Une forêt dans la mer

Un scoop scientifique sur les baleines a été révélé : Des scientifiques se penchaient depuis longtemps sans affirmer leurs thèses, sur ces géants des mers.

Tout d’abord, le repas favori de ces espèces est le krill, un phytoplancton.Ces organismes marins se développent en captant le CO₂ dans l’atmosphère. Quand elles meurent, après une vie de voyage et de repas « krill », les baleines coulent naturellement au fond de l’océan. Le fond marin va lui conserver en son sein, pendant des siècles toute cette matière (CO₂compris). Sur terre, ce sont les arbres qui une fois remplis leur rôle de poumon, (absorber le CO₂, pollution, etc…) se décomposent et minéralise le sol. Un arbre va piéger 22 kg contre une baleine 33 tonnes de CO₂.

Cela dit la comparaison n’a pas lieu d’être, chaque élément (terre/océan) ne fonctionne pas de la même façon, même si le but est commun : purifier l’air, favoriser la vie d’autres espèces.

En effet, la baleine, en montant et en descendant de la surface de l’eau, brasse le phytoplancton.
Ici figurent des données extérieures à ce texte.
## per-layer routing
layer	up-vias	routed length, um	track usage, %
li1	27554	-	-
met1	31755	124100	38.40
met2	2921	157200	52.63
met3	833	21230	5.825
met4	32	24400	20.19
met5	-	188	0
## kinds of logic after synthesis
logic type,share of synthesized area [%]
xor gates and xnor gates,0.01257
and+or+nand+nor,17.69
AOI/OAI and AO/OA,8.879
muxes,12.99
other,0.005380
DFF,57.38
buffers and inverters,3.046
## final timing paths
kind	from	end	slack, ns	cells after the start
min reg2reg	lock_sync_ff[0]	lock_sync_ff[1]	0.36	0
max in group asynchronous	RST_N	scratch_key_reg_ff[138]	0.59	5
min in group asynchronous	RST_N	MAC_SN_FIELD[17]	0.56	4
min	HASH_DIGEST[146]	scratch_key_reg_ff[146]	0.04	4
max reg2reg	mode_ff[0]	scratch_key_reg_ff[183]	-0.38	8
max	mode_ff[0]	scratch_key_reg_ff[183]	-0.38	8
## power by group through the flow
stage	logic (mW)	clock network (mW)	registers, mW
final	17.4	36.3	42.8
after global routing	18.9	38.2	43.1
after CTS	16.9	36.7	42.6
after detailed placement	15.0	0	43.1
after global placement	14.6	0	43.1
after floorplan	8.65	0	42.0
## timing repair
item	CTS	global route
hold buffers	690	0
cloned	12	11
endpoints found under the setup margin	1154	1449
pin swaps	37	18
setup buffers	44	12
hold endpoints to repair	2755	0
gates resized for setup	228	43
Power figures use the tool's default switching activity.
$ cat config.mk
export PLATFORM = sky130hd
export DESIGN_NAME = legacy_compat_io_decode
export DESIGN_NICKNAME = d
export VERILOG_FILES = /design/src/core/compat_io_pkg.sv /design/src/core/io_space_decode.sv /design/src/core/legacy_compat_io_decode.sv
export SDC_FILE = /design/constraint.sdc
export NUM_CORES = 1
export LEC_CHECK = 0
export BUFFER_PORTS_ARGS = -buffer_cell sky130_fd_sc_hd__buf_2
export CORE_UTILIZATION = 45
export CTS_CLUSTER_SIZE = 40
export DETAILED_ROUTE_END_ITERATION = 10
export PLACE_DENSITY = 0.76
export SETUP_SLACK_MARGIN = 0.02
export SYNTH_ARGS = -nofsm -noshare
export SYNTH_HDL_FRONTEND = slang
export SYNTH_SLANG_ARGS = --single-unit
$ cat constraint.sdc
create_clock -name CLK -period 2.5 [get_ports CLK]
set_input_delay 0.25 -clock CLK [delete_from_list [all_inputs] [get_ports CLK]]
set_output_delay 0.25 -clock CLK [all_outputs]
set_load 0.02 [all_outputs]
### src/core/edge_kind_decoder.sv
// Decoder of one edge kind nibble into style and options
`timescale 1ns/10ps
`default_nettype none
module edge_kind_decoder
  import edge_shaping_pkg::*;
(
  // Kind nibble and style field
  input wire logic [3:0] kind_i,
  input wire logic [2:0] style_field_i,
  // Decoded settings
  output edge_style_t style_o,
  output logic [1:0] segments_o,
  output logic [2:0] time_const_o,
  output logic [1:0] lut_index_o,
  output logic vdd_adapt_o,
  output logic vdd_correct_o
);

  always_comb begin
    style_o = STYLE_RESERVED;
    segments_o = 2'h0;
    time_const_o = 3'h0;
    lut_index_o = 2'h0;
    vdd_adapt_o = 1'b0;
    vdd_correct_o = 1'b0;
    if (kind_i >= KIND_FW_ONE && kind_i <= KIND_FW_THREE) begin
      style_o = STYLE_FIRMWARE;
      segments_o = kind_i[1:0];
      time_const_o = style_field_i;
    end else if (kind_i >= KIND_LUT_PLAIN && kind_i <= KIND_LUT_NOCORR) begin
      style_o = STYLE_LOOKUP;
      lut_index_o = style_field_i[1:0];
      vdd_adapt_o = (kind_i == KIND_LUT_CORR) || (kind_i == KIND_LUT_NOCORR);
      vdd_correct_o = (kind_i == KIND_LUT_CORR);
    end
  end

endmodule // edge_kind_decoder
`default_nettype wire

### src/core/edge_step_timer.sv
// Transition state timer: one pulse per state, one or two carrier cycles long
`timescale 1ns/10ps
`default_nettype none
module edge_step_timer (
  // Clock and reset
  input wire logic sys_clk_i,
  input wire logic nrst_i,
  // Control
  input wire logic run_i,
  input wire logic double_i,
  // State step
  output logic step_o
);

  logic half_reg;

  always_ff @(posedge sys_clk_i) begin
    if (!nrst_i || !run_i) begin
      half_reg <= 1'b0;
    end else if (double_i) begin
      half_reg <= ~half_reg;
    end else begin
      half_reg <= 1'b0;
    end
  end

  // Step ends a state after one cycle, or two when doubled
  assign step_o = run_i && (!double_i || half_reg);

endmodule // edge_step_timer
`default_nettype wire

### src/core/active_tx_edge_shaping_cfg.sv
// Active mode transmit edge shaper with AXI4-Lite configuration registers
// Summary of operation
// Doubling bit makes each state two cycles
// Five-bit state count shared by both edges
// Eight-bit residual level, 00 none, FF full
// Falling nibble 1..3 selects linear segments
// Codes 4..6 select lookup table, supply options
// Rising nibble uses the same encoding
// Falling style field is firmware time constant
// Falling style field picks lookup table 0..3
// Rising style field acts the same way
// Doubling in bit 7; reserved bits read zero
//
// Design decision made here: the AXI4-Lite slave port.
`timescale 1ns/10ps
`default_nettype none
module active_tx_edge_shaping_cfg
  import edge_shaping_pkg::*;
(
  // Clock and reset
  input wire logic sys_clk_i,
  input wire logic nrst_i,
  // AXI4-Lite write address
  input wire logic [ADDR_W-1:0] s_axi_awaddr,
  input wire logic s_axi_awvalid,
  output logic s_axi_awready,
  // AXI4-Lite write data
  input wire logic [31:0] s_axi_wdata,
  input wire logic [3:0] s_axi_wstrb,
  input wire logic s_axi_wvalid,
  output logic s_axi_wready,
  // AXI4-Lite write response
  output logic [1:0] s_axi_bresp,
  output logic s_axi_bvalid,
  input wire logic s_axi_bready,
  // AXI4-Lite read address
  input wire logic [ADDR_W-1:0] s_axi_araddr,
  input wire logic s_axi_arvalid,
  output logic s_axi_arready,
  // AXI4-Lite read data
  output logic [31:0] s_axi_rdata,
  output logic [1:0] s_axi_rresp,
  output logic s_axi_rvalid,
  input wire logic s_axi_rready,
  // Modulation request
  input wire logic mod_i,
  // Envelope output
  output logic [7:0] amplitude_o,
  output logic shaping_busy_o,
  output logic [1:0] lut_index_o,
  output logic vdd_adapt_o,
  output logic vdd_correct_o
);

  // ****************************************
  // Register storage
  // ****************************************
  logic [7:0] duration_reg;
  logic [7:0] residual_reg;
  logic [7:0] kind_reg;
  logic [7:0] profile_reg;
  logic enable_reg;
  logic [ADDR_W-1:0] aw_addr_reg;
  logic [31:0] w_data_reg;
  logic [3:0] w_strb_reg;
  logic wr_fire;
  logic wr_hit;
  logic [31:0] rd_value;
  logic rd_hit;

  // ****************************************
  // Write channel
  // ****************************************
  // A low ready flop means its address or data beat is held
  assign wr_fire = !s_axi_awready && !s_axi_wready && !s_axi_bvalid;

  always_ff @(posedge sys_clk_i) begin
    if (!nrst_i) begin
      s_axi_awready <= 1'b1;
      aw_addr_reg <= '0;
    end else if (s_axi_awvalid && s_axi_awready) begin
      s_axi_awready <= 1'b0;
      aw_addr_reg <= s_axi_awaddr;
    end else if (wr_fire) begin
      s_axi_awready <= 1'b1;
    end
  end

  always_ff @(posedge sys_clk_i) begin
    if (!nrst_i) begin
      s_axi_wready <= 1'b1;
      w_data_reg <= '0;
      w_strb_reg <= '0;
    end else if (s_axi_wvalid && s_axi_wready) begin
      s_axi_wready <= 1'b0;
      w_data_reg <= s_axi_wdata;
      w_strb_reg <= s_axi_wstrb;
    end else if (wr_fire) begin
      s_axi_wready <= 1'b1;
    end
  end

  always_comb begin
    wr_hit = 1'b0;
    if (aw_addr_reg[ADDR_W-1:2] == IDX_EDGE_DURATION) begin
      wr_hit = 1'b1;
    end else if (aw_addr_reg[ADDR_W-1:2] == IDX_RESIDUAL_LEVEL) begin
      wr_hit = 1'b1;
    end else if (aw_addr_reg[ADDR_W-1:2] == IDX_EDGE_KIND) begin
      wr_hit = 1'b1;
    end else if (aw_addr_reg[ADDR_W-1:2] == IDX_EDGE_PROFILE) begin
      wr_hit = 1'b1;
    end else if (aw_addr_reg[ADDR_W-1:2] == IDX_SHAPER_CTRL) begin
      wr_hit = 1'b1;
    end
  end

  always_ff @(posedge sys_clk_i) begin
    if (!nrst_i) begin
      duration_reg <= DUR_RESET;
      residual_reg <= RESIDUAL_RESET;
      kind_reg <= KIND_RESET;
      profile_reg <= PROFILE_RESET;
      enable_reg <= 1'b0;
    end else if (wr_fire && w_strb_reg[0]) begin
      if (aw_addr_reg[ADDR_W-1:2] == IDX_EDGE_DURATION) begin
        duration_reg <= w_data_reg[7:0] & DUR_WRITE_MASK;
      end else if (aw_addr_reg[ADDR_W-1:2] == IDX_RESIDUAL_LEVEL) begin
        residual_reg <= w_data_reg[7:0];
      end else if (aw_addr_reg[ADDR_W-1:2] == IDX_EDGE_KIND) begin
        kind_reg <= w_data_reg[7:0];
      end else if (aw_addr_reg[ADDR_W-1:2] == IDX_EDGE_PROFILE) begin
        profile_reg <= w_data_reg[7:0] & PROFILE_WRITE_MASK;
      end else if (aw_addr_reg[ADDR_W-1:2] == IDX_SHAPER_CTRL) begin
        enable_reg <= w_data_reg[0];
      end
    end
  end

  always_ff @(posedge sys_clk_i) begin
    if (!nrst_i) begin
      s_axi_bvalid <= 1'b0;
      s_axi_bresp <= RESP_OKAY;
    end else if (wr_fire) begin
      s_axi_bvalid <= 1'b1;
      s_axi_bresp <= wr_hit ? RESP_OKAY : RESP_SLVERR;
    end else if (s_axi_bready) begin
      s_axi_bvalid <= 1'b0;
    end
  end

  // ****************************************
  // Decode of both edges
  // ****************************************
  edge_style_t fall_style;
  edge_style_t rise_style;
  logic [1:0] fall_segments;
  logic [1:0] rise_segments;
  logic [2:0] fall_tc;
  logic [2:0] rise_tc;
  logic [1:0] fall_lut;
  logic [1:0] rise_lut;
  logic fall_adapt;
  logic rise_adapt;
  logic fall_corr;
  logic rise_corr;

  edge_kind_decoder u_fall_decoder (
    .kind_i(kind_reg[7:4]),
    .style_field_i(profile_reg[6:4]),
    .style_o(fall_style),
    .segments_o(fall_segments),
    .time_const_o(fall_tc),
    .lut_index_o(fall_lut),
    .vdd_adapt_o(fall_adapt),
    .vdd_correct_o(fall_corr)
  );

  edge_kind_decoder u_rise_decoder (
    .kind_i(kind_reg[3:0]),
    .style_field_i(profile_reg[2:0]),
    .style_o(rise_style),
    .segments_o(rise_segments),
    .time_const_o(rise_tc),
    .lut_index_o(rise_lut),
    .vdd_adapt_o(rise_adapt),
    .vdd_correct_o(rise_corr)
  );

  // ****************************************
  // Edge sequencer
  // ****************************************
  shaper_state_t state_reg;
  logic [4:0] count_reg;
  logic step;
  logic running;
  logic [7:0] span;
  logic [7:0] target;
  logic [4:0] states;

  assign states = duration_reg[4:0];
  assign running = (state_reg == SH_FALL) || (state_reg == SH_RISE);
  assign span = FULL_LEVEL - residual_reg;

  edge_step_timer u_step_timer (
    .sys_clk_i(sys_clk_i),
    .nrst_i(nrst_i),
    .run_i(running),
    .double_i(duration_reg[DUR_DOUBLE_BIT]),
    .step_o(step)
  );

  always_ff @(posedge sys_clk_i) begin
    if (!nrst_i) begin
      state_reg <= SH_HIGH;
      count_reg <= 5'h00;
    end else begin
      case (state_reg)
        SH_HIGH: begin
          if (enable_reg && mod_i) begin
            state_reg <= (states == 5'h00 || fall_style == STYLE_RESERVED) ? SH_LOW : SH_FALL;
            count_reg <= 5'h00;
          end
        end
        SH_FALL: begin
          if (step) begin
            if (count_reg == states - 5'h01) begin
              state_reg <= SH_LOW;
            end
            count_reg <= count_reg + 5'h01;
          end
        end
        SH_LOW: begin
          if (!mod_i || !enable_reg) begin
            state_reg <= (states == 5'h00 || rise_style == STYLE_RESERVED) ? SH_HIGH : SH_RISE;
            count_reg <= 5'h00;
          end
        end
        SH_RISE: begin
          if (step) begin
            if (count_reg == states - 5'h01) begin
              state_reg <= SH_HIGH;
            end
            count_reg <= count_reg + 5'h01;
          end
        end
        default: begin
          state_reg <= SH_HIGH;
        end
      endcase
    end
  end

  // Linear interpolation; more segments hold each level over that many states
  function automatic logic [7:0] ramp(input logic [7:0] sp, input logic [4:0] k, input logic [4:0] n,
                                      input logic [1:0] seg);
    logic [12:0] prod;
    logic [4:0] kq;
    prod = '0;
    kq = k;
    if (n != 5'h00) begin
      if (seg <= 2'h1) begin
        kq = k;
      end else begin
        kq = k - (k % {3'h0, seg});
      end
      prod = 13'(sp * kq) / 13'(n);
    end
    return prod[7:0];
  endfunction

  always_comb begin
    target = FULL_LEVEL;
    case (state_reg)
      SH_HIGH: target = FULL_LEVEL;
      SH_FALL: target = FULL_LEVEL - ramp(span, count_reg, states, fall_segments);
      SH_LOW: target = residual_reg;
      SH_RISE: target = residual_reg + ramp(span, count_reg, states, rise_segments);
      default: target = FULL_LEVEL;
    endcase
  end

  always_ff @(posedge sys_clk_i) begin
    if (!nrst_i) begin
      amplitude_o <= FULL_LEVEL;
      shaping_busy_o <= 1'b0;
      lut_index_o <= 2'h0;
      vdd_adapt_o <= 1'b0;
      vdd_correct_o <= 1'b0;
    end else begin
      amplitude_o <= target;
      shaping_busy_o <= running;
      if (state_reg == SH_RISE || state_reg == SH_LOW) begin
        lut_index_o <= rise_lut;
        vdd_adapt_o <= rise_adapt;
        vdd_correct_o <= rise_corr;
      end else begin
        lut_index_o <= fall_lut;
        vdd_adapt_o <= fall_adapt;
        vdd_correct_o <= fall_corr;
      end
    end
  end

  // ****************************************
  // Read channel
  // ****************************************
  always_comb begin
    rd_value = 32'h0000_0000;
    rd_hit = 1'b1;
    if (s_axi_araddr[ADDR_W-1:2] == IDX_EDGE_DURATION) begin
      rd_value = {24'h000000, duration_reg};
    end else if (s_axi_araddr[ADDR_W-1:2] == IDX_RESIDUAL_LEVEL) begin
      rd_value = {24'h000000, residual_reg};
    end else if (s_axi_araddr[ADDR_W-1:2] == IDX_EDGE_KIND) begin
      rd_value = {24'h000000, kind_reg};
    end else if (s_axi_araddr[ADDR_W-1:2] == IDX_EDGE_PROFILE) begin
      rd_value = {24'h000000, profile_reg};
    end else if (s_axi_araddr[ADDR_W-1:2] == IDX_SHAPER_CTRL) begin
      rd_value = {31'h0000_0000, enable_reg};
    end else if (s_axi_araddr[ADDR_W-1:2] == IDX_SHAPER_STATUS) begin
      rd_value = {9'h000, fall_tc, rise_tc, count_reg, state_reg, amplitude_o};
    end else begin
      rd_hit = 1'b0;
    end
  end

  always_ff @(posedge sys_clk_i) begin
    if (!nrst_i) begin
      s_axi_arready <= 1'b1;
      s_axi_rvalid <= 1'b0;
      s_axi_rdata <= 32'h0000_0000;
      s_axi_rresp <= RESP_OKAY;
    end else if (s_axi_arvalid && s_axi_arready) begin
      s_axi_arready <= 1'b0;
      s_axi_rvalid <= 1'b1;
      s_axi_rdata <= rd_value;
      s_axi_rresp <= rd_hit ? RESP_OKAY : RESP_SLVERR;
    end else if (s_axi_rready) begin
      s_axi_arready <= 1'b1;
      s_axi_rvalid <= 1'b0;
    end
  end

  // ****************************************
  // Assertions
  // ****************************************
  property p_single_cycle_state;
    @(posedge sys_clk_i) disable iff (!nrst_i)
      (running && !duration_reg[DUR_DOUBLE_BIT]) |-> step;
  endproperty
  a_single_cycle_state: assert property (p_single_cycle_state) else $error("state not one cycle");

  property p_double_cycle_state;
    @(posedge sys_clk_i) disable iff (!nrst_i)
      (running && duration_reg[DUR_DOUBLE_BIT] && step) |=> !step;
  endproperty
  a_double_cycle_state: assert property (p_double_cycle_state) else $error("state not two cycles");

  property p_count_bound;
    @(posedge sys_clk_i) disable iff (!nrst_i)
      running |-> (count_reg < states);
  endproperty
  a_count_bound: assert property (p_count_bound) else $error("state count exceeded");

  property p_residual_hold;
    @(posedge sys_clk_i) disable iff (!nrst_i)
      (state_reg == SH_LOW) |=> (amplitude_o == $past(residual_reg));
  endproperty
  a_residual_hold: assert property (p_residual_hold) else $error("residual level wrong");

  property p_full_idle;
    @(posedge sys_clk_i) disable iff (!nrst_i)
      (state_reg == SH_HIGH) |=> (amplitude_o == FULL_LEVEL);
  endproperty
  a_full_idle: assert property (p_full_idle) else $error("idle not full carrier");

  property p_reserved_fall_skips;
    @(posedge sys_clk_i) disable iff (!nrst_i)
      (state_reg == SH_HIGH && fall_style == STYLE_RESERVED) |=> (state_reg != SH_FALL);
  endproperty
  a_reserved_fall_skips: assert property (p_reserved_fall_skips) else $error("reserved kind shaped");

  property p_lut_options;
    @(posedge sys_clk_i) disable iff (!nrst_i)
      (state_reg == SH_FALL && kind_reg[7:4] == KIND_LUT_CORR) |=> (vdd_adapt_o && vdd_correct_o);
  endproperty
  a_lut_options: assert property (p_lut_options) else $error("supply options wrong");

  property p_rise_lut;
    @(posedge sys_clk_i) disable iff (!nrst_i)
      (state_reg == SH_RISE && rise_style == STYLE_LOOKUP) |=> (lut_index_o == $past(profile_reg[1:0]));
  endproperty
  a_rise_lut: assert property (p_rise_lut) else $error("rising table index wrong");

  property p_reserved_read_zero;
    @(posedge sys_clk_i) disable iff (!nrst_i)
      (duration_reg[6:5] == 2'h0) && (profile_reg[7] == 1'b0) && (profile_reg[3] == 1'b0);
  endproperty
  a_reserved_read_zero: assert property (p_reserved_read_zero) else $error("reserved bits stored");

  c_fall_edge: cover property (@(posedge sys_clk_i) state_reg == SH_FALL ##1 state_reg == SH_LOW);
  c_rise_edge: cover property (@(posedge sys_clk_i) state_reg == SH_RISE ##1 state_reg == SH_HIGH);
  c_doubled: cover property (@(posedge sys_clk_i) running && duration_reg[DUR_DOUBLE_BIT] && step);

endmodule // active_tx_edge_shaping_cfg
`default_nettype wire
Elle le répartit dans le monde à travers ses longues migrations. Dans ses déjections, plein de minéraux, elles régénèrent le phytoplancton qui s’en nourrit. Beaucoup d’espèces de poissons dans son sillage se nourrissent grâce à elles.

Son existence ravit donc tout le monde, elles assurent aux pêcheurs des ressources, elles purifie l’air de l’océan, et donc la « vie » dans cet élément, qui nous fascine tant. Enfin cette étude, permettrait d’être une arme efficace, pour favoriser la réintroduction des baleines dans la mer.Malgré l’interdiction depuis 40 ans de sa pêche, elle ne retrouve pas un chiffre suffisant d’individus.

Reste à proposer des trajectoires différentes aux cargos (notamment aux abords des côtes USA de l’ouest) qui heurtent souvent les cétacés. On compte une centaine de cétacés par an, sans compter notre rôle de pollueur de plastique, qui se transforme vite en phytoplastique et raccourcit de près leurs vies,pourtant si vitale.

On souhaite donc que ces éléments deviennent un bouclier imparable pour protéger ce « poumon » des océans, qui selon les chercheurs estime, qu’une baleine vivante correspondrait sur terre à 1500 arbres.